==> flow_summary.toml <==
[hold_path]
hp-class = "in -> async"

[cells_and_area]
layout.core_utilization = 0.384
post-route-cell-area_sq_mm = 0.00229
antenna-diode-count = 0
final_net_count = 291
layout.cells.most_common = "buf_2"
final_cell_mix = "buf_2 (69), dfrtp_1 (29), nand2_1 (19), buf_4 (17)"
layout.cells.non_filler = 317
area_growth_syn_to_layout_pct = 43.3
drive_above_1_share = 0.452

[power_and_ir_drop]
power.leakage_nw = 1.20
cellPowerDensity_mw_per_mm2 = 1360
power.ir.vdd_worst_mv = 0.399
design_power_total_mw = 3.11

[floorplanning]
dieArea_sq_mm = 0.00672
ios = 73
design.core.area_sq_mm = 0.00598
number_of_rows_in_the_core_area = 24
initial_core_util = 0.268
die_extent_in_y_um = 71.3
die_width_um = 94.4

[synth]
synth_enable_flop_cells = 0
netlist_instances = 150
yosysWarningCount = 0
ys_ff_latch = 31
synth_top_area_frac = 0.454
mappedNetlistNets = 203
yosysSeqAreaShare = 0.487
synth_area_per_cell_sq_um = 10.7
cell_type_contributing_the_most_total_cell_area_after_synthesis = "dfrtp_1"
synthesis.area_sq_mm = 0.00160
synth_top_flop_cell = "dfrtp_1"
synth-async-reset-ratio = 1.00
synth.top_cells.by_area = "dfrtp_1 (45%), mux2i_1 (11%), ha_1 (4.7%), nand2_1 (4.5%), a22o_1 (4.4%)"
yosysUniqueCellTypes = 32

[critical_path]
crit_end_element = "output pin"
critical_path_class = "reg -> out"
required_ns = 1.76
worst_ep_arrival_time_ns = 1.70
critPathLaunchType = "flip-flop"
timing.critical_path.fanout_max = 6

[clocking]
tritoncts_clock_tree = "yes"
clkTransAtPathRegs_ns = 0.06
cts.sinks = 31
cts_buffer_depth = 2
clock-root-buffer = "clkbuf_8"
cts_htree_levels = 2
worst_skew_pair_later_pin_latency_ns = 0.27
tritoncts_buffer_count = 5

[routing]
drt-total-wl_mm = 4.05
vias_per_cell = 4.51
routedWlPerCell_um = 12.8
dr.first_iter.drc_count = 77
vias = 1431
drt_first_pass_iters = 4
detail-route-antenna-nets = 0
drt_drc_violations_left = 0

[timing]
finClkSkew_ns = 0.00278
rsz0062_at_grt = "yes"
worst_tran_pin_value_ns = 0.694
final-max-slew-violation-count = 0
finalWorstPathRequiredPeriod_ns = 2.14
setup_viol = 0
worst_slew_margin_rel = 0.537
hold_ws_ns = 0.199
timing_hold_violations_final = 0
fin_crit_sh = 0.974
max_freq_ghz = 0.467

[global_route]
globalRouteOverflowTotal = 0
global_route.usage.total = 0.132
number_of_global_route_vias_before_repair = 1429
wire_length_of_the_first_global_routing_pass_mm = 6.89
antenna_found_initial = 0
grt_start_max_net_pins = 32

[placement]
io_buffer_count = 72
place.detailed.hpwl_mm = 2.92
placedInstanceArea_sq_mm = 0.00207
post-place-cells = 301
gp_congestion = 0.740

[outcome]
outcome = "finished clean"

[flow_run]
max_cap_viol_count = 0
# # #
• [TRY IT]
Copy out each line of the material above, word for word, from the first down to the line containing "dfrtp_1 (29), nand2_1". Add nothing.

• [OUTPUT OF THE TASK]
==> flow_summary.toml <==
[hold_path]
hp-class = "in -> async"

[cells_and_area]
layout.core_utilization = 0.384
post-route-cell-area_sq_mm = 0.00229
antenna-diode-count = 0
final_net_count = 291
layout.cells.most_common = "buf_2"
final_cell_mix = "buf_2 (69), dfrtp_1 (29), nand2_1 (19), buf_4 (17)"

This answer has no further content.